# What this task involves:
Set down a word-for-word copy of the data below, limited to the lines from the first through the line with "mask, sign/zero extend.".

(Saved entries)
### config.mk
export PLATFORM = sky130hd
export DESIGN_NAME = lsu_mem_access
export DESIGN_NICKNAME = d
export VERILOG_FILES = /design/src/rtl/lsu_mem_access_pkg.sv /design/src/rtl/lsu_mem_access_load_align.sv /design/src/rtl/lsu_mem_access.sv
export SDC_FILE = /design/constraint.sdc
export NUM_CORES = 1
export LEC_CHECK = 0
export ABC_AREA = 1
export CORE_MARGIN = 1
export CORE_UTILIZATION = 30
export CTS_CLUSTER_SIZE = 24
export DETAILED_ROUTE_END_ITERATION = 8
export HOLD_SLACK_MARGIN = 0.05
export PLACE_DENSITY_LB_ADDON = 0.2
export SYNTH_ARGS = -nofsm -noshare
export SYNTH_HDL_FRONTEND = slang
export SYNTH_SLANG_ARGS = --single-unit
### constraint.sdc
create_clock -name clk -period 4.85 [get_ports clk]
set_input_delay 1.2125 -clock clk [delete_from_list [all_inputs] [get_ports clk]]
set_output_delay 1.2125 -clock clk [all_outputs]
set_load 0.02 [all_outputs]
### src/rtl/lsu_mem_access_pkg.sv
// Shared constants for the load/store unit memory-access block:
// op_PMEM size codes, load extension codes and FSM state encodings.
package lsu_mem_access_pkg;

    localparam logic [7:0] PMEM_BYTE = 8'h01;
    localparam logic [7:0] PMEM_HALF = 8'h03;
    localparam logic [7:0] PMEM_WORD = 8'h0f;

    localparam logic [1:0] SEXT_NONE = 2'b00;
    localparam logic [1:0] SEXT_BYTE = 2'b01;
    localparam logic [1:0] SEXT_HALF = 2'b10;

    localparam logic [1:0] ST_IDLE = 2'd0;
    localparam logic [1:0] ST_REQ  = 2'd1;
    localparam logic [1:0] ST_WAIT = 2'd2;
    localparam logic [1:0] ST_DONE = 2'd3;

    // Half-words need an even address, words a 4-byte aligned one.
    function automatic logic misaligned(
        input logic [7:0] pmem,
        input logic [1:0] off
    );
        return ((pmem == PMEM_HALF) && off[0]) ||
               ((pmem == PMEM_WORD) && (off != 2'b00));
    endfunction

endpackage

### src/rtl/lsu_mem_access_load_align.sv
// Combinational load alignment: lane shift, size mask, sign/zero extend.
// Ports: word_i (memory word), off_i (byte offset), pmem_i (size),
//        sext_i (extension mode), data_o (aligned, extended result).
module lsu_load_align
    import lsu_mem_access_pkg::*;
(
    input  logic [31:0] word_i,
    input  logic [1:0]  off_i,
    input  logic [7:0]  pmem_i,
    input  logic [1:0]  sext_i,
    output logic [31:0] data_o
);

    logic [31:0] shifted;
    logic [31:0] masked;

    always_comb begin
        shifted = word_i >> {off_i, 3'b000};

        case (pmem_i)
            PMEM_BYTE: masked = {24'h0, shifted[7:0]};
            PMEM_HALF: masked = {16'h0, shifted[15:0]};
            default:   masked = shifted;
        endcase

        // Code 2'b11 falls through to zero-extension.
        case (sext_i)
            SEXT_BYTE: data_o = {{24{masked[7]}}, masked[7:0]};
            SEXT_HALF: data_o = {{16{masked[15]}}, masked[15:0]};
            default:   data_o = masked;
        endcase
    end

endmodule

### src/rtl/lsu_mem_access.sv
// Load/store memory access unit: one access at a time from execute,
// drives a valid/ready memory request, aligns loads, flags misalign/timeout.
// Ports: in_* (execute request), out_*/rdata/err (writeback result),
//        mem_req_* (request bus), mem_resp_* (memory response).
module lsu_mem_access
    import lsu_mem_access_pkg::*;
#(
    parameter int ADDR_W  = 32,
    parameter int DATA_W  = 32,
    parameter int TIMEOUT = 255
) (
    input  logic              clk,
    input  logic              rst,
    input  logic              in_valid,
    output logic              in_ready,
    input  logic              load,
    input  logic              store,
    input  logic [7:0]        op_PMEM,
    input  logic [1:0]        op_load_sext,
    input  logic [ADDR_W-1:0] addr,
    input  logic [DATA_W-1:0] wdata,
    output logic              out_valid,
    input  logic              out_ready,
    output logic [DATA_W-1:0] rdata,
    output logic              err,
    output logic              mem_req_valid,
    input  logic              mem_req_ready,
    output logic              mem_req_wen,
    output logic [ADDR_W-1:0] mem_req_addr,
    output logic [DATA_W-1:0] mem_req_wdata,
    output logic [3:0]        mem_req_wmask,
    input  logic              mem_resp_valid,
    input  logic [DATA_W-1:0] mem_resp_rdata
);

    // TIMEOUT must be at least 1.
    localparam int CNT_W = $clog2(TIMEOUT + 1);
    localparam logic [CNT_W-1:0] CNT_MAX = CNT_W'(TIMEOUT);

    logic [1:0]        state_q, state_d;
    logic [ADDR_W-1:0] addr_q,  addr_d;
    logic [DATA_W-1:0] wdata_q, wdata_d;
    logic [7:0]        pmem_q,  pmem_d;
    logic [1:0]        sext_q,  sext_d;
    logic              load_q,  load_d;
    logic              store_q, store_d;
    logic [DATA_W-1:0] rdata_q, rdata_d;
    logic              err_q,   err_d;
    logic [CNT_W-1:0]  cnt_q,   cnt_d;

    logic [DATA_W-1:0] load_data;

    lsu_load_align u_align (
        .word_i (mem_resp_rdata),
        .off_i  (addr_q[1:0]),
        .pmem_i (pmem_q),
        .sext_i (sext_q),
        .data_o (load_data)
    );

    always_comb begin
        state_d = state_q;
        addr_d  = addr_q;
        wdata_d = wdata_q;
        pmem_d  = pmem_q;
        sext_d  = sext_q;
        load_d  = load_q;
        store_d = store_q;
        rdata_d = rdata_q;
        err_d   = err_q;
        cnt_d   = cnt_q;

        unique case (state_q)
            ST_IDLE: begin
                if (in_valid) begin
                    addr_d  = addr;
                    wdata_d = wdata;
                    pmem_d  = op_PMEM;
                    sext_d  = op_load_sext;
                    load_d  = load;
                    store_d = store;
                    rdata_d = '0;
                    err_d   = 1'b0;
                    cnt_d   = '0;
                    if (!load && !store) begin
                        state_d = ST_DONE;
                    end else if (misaligned(op_PMEM, addr[1:0])) begin
                        err_d   = 1'b1;
                        state_d = ST_DONE;
                    end else begin
                        state_d = ST_REQ;
                    end
                end
            end
            ST_REQ: begin
                if (mem_req_ready) begin
                    cnt_d   = '0;
                    state_d = ST_WAIT;
                end
            end
            ST_WAIT: begin
                // A response arriving on the last counted cycle still wins.
                if (mem_resp_valid) begin
                    rdata_d = (load_q && !store_q) ? load_data : '0;
                    err_d   = 1'b0;
                    state_d = ST_DONE;
                end else if (cnt_q == CNT_MAX) begin
                    rdata_d = '0;
                    err_d   = 1'b1;
                    state_d = ST_DONE;
                end else begin
                    cnt_d = cnt_q + 1'b1;
                end
            end
            ST_DONE: begin
                if (out_ready) begin
                    state_d = ST_IDLE;
                end
            end
        endcase
    end

    always_ff @(posedge clk or posedge rst) begin
        if (rst) begin
            state_q <= ST_IDLE;
            addr_q  <= '0;
            wdata_q <= '0;
            pmem_q  <= '0;
            sext_q  <= '0;
            load_q  <= 1'b0;
            store_q <= 1'b0;
            rdata_q <= '0;
            err_q   <= 1'b0;
            cnt_q   <= '0;
        end else begin
            state_q <= state_d;
            addr_q  <= addr_d;
            wdata_q <= wdata_d;
            pmem_q  <= pmem_d;
            sext_q  <= sext_d;
            load_q  <= load_d;
            store_q <= store_d;
            rdata_q <= rdata_d;
            err_q   <= err_d;
            cnt_q   <= cnt_d;
        end
    end

    assign in_ready      = (state_q == ST_IDLE);
    assign out_valid     = (state_q == ST_DONE);
    assign rdata         = rdata_q;
    assign err           = err_q;

    assign mem_req_valid = (state_q == ST_REQ);
    assign mem_req_wen   = store_q;
    assign mem_req_addr  = {addr_q[ADDR_W-1:2], 2'b00};
    assign mem_req_wdata = wdata_q << {addr_q[1:0], 3'b000};
    assign mem_req_wmask = store_q ? (pmem_q[3:0] << addr_q[1:0]) : 4'b0000;

endmodule
# Yosys cells after proc, flatten, opt, wreduce, memory -nomap -nowiden
# Cells that the tools add are included.
# totals
latch_bits	0
regBits	119
romBits	0
mem_bits_rw	0
n_memories	0
out_inout_bits	105
inputBits	114
# op_classes
reduce_logical	16
eq_ne	16
n_div	0
bitwise_logic	0
addsub	1
magnitude_cmp	0
n_mux	27
n_shift	3
n_mul	0
# op_table
operator	count
$pmux W32 S2	3
$mux W32	4
$mux W8	4
$shl A32 B5 Y32	1
$shr A32 B5 Y32	1
$pmux W8 S3	1
$eq A8 B2 Y1 const B	2
$mux W2	7
$add A8 B1 Y8 const B	1
$eq A8 B1 Y1 const B	1
$eq A8 B4 Y1 const B	1
$eq A8 B8 Y1 const B	1
$pmux W2 S4	1
$eq A2 B2 Y1 const B	3
$ne A2 B2 Y1 const B	3
$mux W1	5
$reduce_and A5 Y1	1
$eq A2 B1 Y1 const B	2
$logic_and A1 B1 Y1	4
$mux W4	1
$ne A2 B1 Y1 const B	2
$reduce_and A4 Y1	1
$reduce_bool A2 Y1	2
$shl A4 B2 Y4	1
other kinds (8)	10

# Depth between registers and ports, before layout
# logic_depth
ltp_word	7
mapped_depth	11
mapped_depth_nobuf	10

# Hierarchy
# A second synthesis with hierarchy kept.
# hier_totals
cells_unflattened	796
area_unflattened_um2	6751.5
# by_module_without_submodules
module	n_inst	cells_each	area_each_um2
lsu_mem_access	1	607	5783.0
lsu_load_align	1	189	968.4

# Least setup slack after synthesis
# No wires, ideal clock.
# synth_path
path_type	register to output
startpoint	register addr_q[0]
endpoint	output port mem_req_wdata[17]
path_slack_ns	2.104
path_stages_with_launch	7
arrival_time_ns	1.533
path_cell_list	dfrtp_1 -> inv_2 -> buf_2 -> buf_2 -> buf_2 -> nand2_1 -> o21ai_0
# synth_via
elab_chain_cells	1
# synth_rtl
element	line_no	text
from (decl)	lsu_mem_access.sv:41	logic [ADDR_W-1:0] addr_q, addr_d;
from (signal assigned)	lsu_mem_access.sv:137	addr_q <= addr_d;
$shl A32 B5 Y32	lsu_mem_access.sv:157	assign mem_req_wdata = wdata_q << {addr_q[1:0], 3'b000};
to (decl)	lsu_mem_access.sv:30	output logic [DATA_W-1:0] mem_req_wdata,
# Every way passes these cells.

# Final worst setup path
# layout_path
startpoint	register addr_q[1]
endpoint	output port mem_req_wdata[27]
# The elaborated chain is that of the path after synthesis.

==> impl_metrics.ini <==
[clocking]
worst_skew_pair.late_latency_ns = 0.41
cts_tree = yes
ctsHoldBuffers = 0
ctsResizeCount = 0
clk_pin_slew_ns = 0.06
post-cts-setup-buffers = 0
ctsHtreeMaxLevel = 4
cts_max_path_buffers = 2
cts.sinks = 119
cts_root_buf = clkbuf_16
numCtsBuffers = 17

[logic_synthesis]
synth_area_leaders = dfrtp_1, nand2_1, mux2_2, nor2_1, buf_4
synth-seq-area-share = 0.456
synth_cell_type_count = 31
synthCells = 799
synth_top_cell_by_area = dfrtp_1
synth-edff-count = 0
yosysMostFrequentCell = nand2_1
ys_seq_elements = 119
synth_area_sq_um = 6530
async_reset_ff_frac = 1.00
yosysWarnings = 0
syn_avg_cell_area_sq_um = 8.17
netlist.area_leader.share = 0.456
ys.flop_type = dfrtp_1
synth_common_cells = nand2_1, dfrtp_1, nor2_1

[critical_path]
cp-start-kind = register
crit_arrival_ns = 2.43
path_max_fanout = 27
worst-setup-path-type = reg2out
crit_buf_inv = 2
path_common_cell = a21oi_1
crit_chain = inv_2 -> o21ai_0 -> a21oi_1 -> a21oi_1 -> clkdlybuf4s50_1
cp_slowest_cell = dfrtp_2
cp_top_family = buffers and inverters
required_ns = 3.64
crit_path_end_kind = output pin
critical_path.max_stage_delay_ns = 0.71

[timing]
drv_slew = 0
fmax_ghz = 0.275
tightest_slew_ns = 0.857
hold_viol_final = 0
finClkSkew_ns = 0.00878
rsz0062_at_grt = no
fin_crit_ns = 3.64
min_period_over_period = 0.751
setup_tns_ns = 0
slew_headroom = 0.429
finalSetupViolations = 0

[final_layout]
drive_above_1_share = 0.115
antenna_cells = 0
final_nets = 1088
area_growth_syn_to_layout_pct = 42.1
postLayoutCoreUtil = 0.438
fillCellCount = 2135

[place]
portBuffers = 216
dp_hpwl_um = 13500
gp_congestion = 0.833

[status]
status = finished, final reports clean

[detailed_routing]
drtPass1Iterations = 5
drc = 0
wire_per_inst_um = 15.1
vias = 5790
ant_nets = 0
viasPerCell = 4.62
drt-total-wl_um = 18900
drtIter0Drc = 284

[run]
max-cap-violations = 0

[floorplan]
core_region_area_sq_um = 21200
die_h_um = 149
dieArea_sq_um = 22300
rows = 53
die_w_um = 149
start_util = 0.308
ios = 219

[power]
p_total_mw = 6.01
cellLeakagePower_nw = 4.19
p_sw_mw = 2.48
p_clk_frac = 0.227
comb_power_share = 0.506
intPower_mw = 3.53
p_seq_frac = 0.268
vdd.ir_drop.worst_v = 0.000382
switching_share = 0.413
powerDensity_nw_per_um2 = 648

[grt]
grt_max_degree = 72
grt_pass1_vias = 5551
grt_overflow_total = 0
grt.total_usage = 0.175
grt_pass1_wl_um = 30100
antenna_found_initial = 0

[min_path]
hold_class = reg2reg
## placed cells by master, fill, tap and decap left out, types with 2 or more instances in the layout
cell type,instances
o22ai_1,2
dfrtp_2,2
nor3_1,3
nor2_2,5
a22oi_1,8
inv_6,3
a21oi_1,43
nor2_1,105
clkbuf_16,17
o21ai_1,5
inv_2,3
clkinv_4,4
clkdlybuf4s50_1,216
nand3_1,40
nand2_4,2
nand2_1,224
o21ai_0,45
bufinv_16,4
buf_4,4
conb_1,2
inv_1,35
xor2_1,4
nand2_2,5
dfrtp_1,117
nand4_1,2
ha_1,7
clkinv_2,2
mux2i_1,5
buf_12,2
mux2_2,56
## layout make-up
cell class / instances / area (sq um) / area share
clock inverter: 14 / 199 / 0.0215
tap: 275 / 344 / 0.0371
sequential: 119 / 2980 / 0.321
clock buffer: 17 / 425 / 0.0459
timing repair buffer: 222 / 2230 / 0.241
multi-input combinational: 567 / 2940 / 0.317
inverter: 40 / 153 / 0.0165
## metal layers
| layer | global-route usage | vias up | part of all wire |
|---|---|---|---|
| met5 | 0 | - | 0 |
| li1 | - | 2884 | - |
| met4 | 0.0403 | 0 | 0.011 |
| met1 | 0.222 | 2693 | 0.44 |
| met3 | 0.0716 | 16 | 0.091 |
| met2 | 0.277 | 197 | 0.46 |
## cells by family after synthesis
family                   Yosys count  synth area share
other                              1          0.000575
adder cells (fa/ha/maj)            7            0.0134
buffers and inverters            114            0.0951
AO/OA/AOI/OAI                    106            0.0861
AND/OR/NAND/NOR                  387             0.239
multiplexers                      61             0.104
XOR/XNOR                           4           0.00537
flip-flops                       119             0.456
## tightest hold or removal path, cell delays in order, from the launching register on
cell and delay, ns:
dfrtp_1 0.34, nand2_1 0.05, nand2_1 0.05
## power by group through the flow
| stage | registers, mW | clock network (mW) | logic [mW] |
|---|---|---|---|
| floorplan | 1.55 | 0 | 2.16 |
| CTS | 1.61 | 1.40 | 3.09 |
| finish | 1.61 | 1.36 | 3.04 |
| global placement | 1.62 | 0 | 3.06 |
| detailed placement | 1.62 | 0 | 3.07 |
| global route | 1.66 | 1.44 | 3.34 |
## metrics by stage
| stage | cells | hold WS [ns] | setup WS [ns] | area [sq um] |
|---|---|---|---|---|
| after global routing | 1254 | 0.496 | 1.02 | 9270 |
| after global placement | 1223 | 0.463 | 1.64 | 8650 |
| after CTS | 1254 | 0.480 | 1.16 | 9270 |
| final | 1254 | 0.474 | 1.21 | 9270 |
| after detailed placement | 1223 | 0.465 | 1.63 | 8650 |
| after floorplan | 800 | 0.454 | 0.480 | 6530 |
## path summary, 6_finish.rpt
kind	start	end	slack, ns	cells past startpoint
min in group asynchronous	rst	wdata_q[30]	1.26	2
setup reg to reg	addr_q[0]	rdata[15]	2.49	10
hold reg to reg	rdata[23]	rdata[23]	0.47	2
max in group asynchronous	rst	addr_q[1]	2.74	3
setup / recovery	addr_q[1]	mem_req_wdata[27]	1.21	5
hold / removal	rdata[23]	rdata[23]	0.47	2
## registers in the layout, summed over array words and instances, names as in the netlist
register and cells:
err 1, addr_q 32, state_q 2, cnt_q 8, load_q 1, sext_q 2, pmem_q 8, mem_req_wen 1
rdata 32, wdata_q 32
Power figures use the tool's default switching activity.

# Output for this exercise:
### config.mk
export PLATFORM = sky130hd
export DESIGN_NAME = lsu_mem_access
export DESIGN_NICKNAME = d
export VERILOG_FILES = /design/src/rtl/lsu_mem_access_pkg.sv /design/src/rtl/lsu_mem_access_load_align.sv /design/src/rtl/lsu_mem_access.sv
export SDC_FILE = /design/constraint.sdc
export NUM_CORES = 1
export LEC_CHECK = 0
export ABC_AREA = 1
export CORE_MARGIN = 1
export CORE_UTILIZATION = 30
export CTS_CLUSTER_SIZE = 24
export DETAILED_ROUTE_END_ITERATION = 8
export HOLD_SLACK_MARGIN = 0.05
export PLACE_DENSITY_LB_ADDON = 0.2
export SYNTH_ARGS = -nofsm -noshare
export SYNTH_HDL_FRONTEND = slang
export SYNTH_SLANG_ARGS = --single-unit
### constraint.sdc
create_clock -name clk -period 4.85 [get_ports clk]
set_input_delay 1.2125 -clock clk [delete_from_list [all_inputs] [get_ports clk]]
set_output_delay 1.2125 -clock clk [all_outputs]
set_load 0.02 [all_outputs]
### src/rtl/lsu_mem_access_pkg.sv
// Shared constants for the load/store unit memory-access block:
// op_PMEM size codes, load extension codes and FSM state encodings.
package lsu_mem_access_pkg;

    localparam logic [7:0] PMEM_BYTE = 8'h01;
    localparam logic [7:0] PMEM_HALF = 8'h03;
    localparam logic [7:0] PMEM_WORD = 8'h0f;

    localparam logic [1:0] SEXT_NONE = 2'b00;
    localparam logic [1:0] SEXT_BYTE = 2'b01;
    localparam logic [1:0] SEXT_HALF = 2'b10;

    localparam logic [1:0] ST_IDLE = 2'd0;
    localparam logic [1:0] ST_REQ  = 2'd1;
    localparam logic [1:0] ST_WAIT = 2'd2;
    localparam logic [1:0] ST_DONE = 2'd3;

    // Half-words need an even address, words a 4-byte aligned one.
    function automatic logic misaligned(
        input logic [7:0] pmem,
        input logic [1:0] off
    );
        return ((pmem == PMEM_HALF) && off[0]) ||
               ((pmem == PMEM_WORD) && (off != 2'b00));
    endfunction

endpackage

### src/rtl/lsu_mem_access_load_align.sv
// Combinational load alignment: lane shift, size mask, sign/zero extend.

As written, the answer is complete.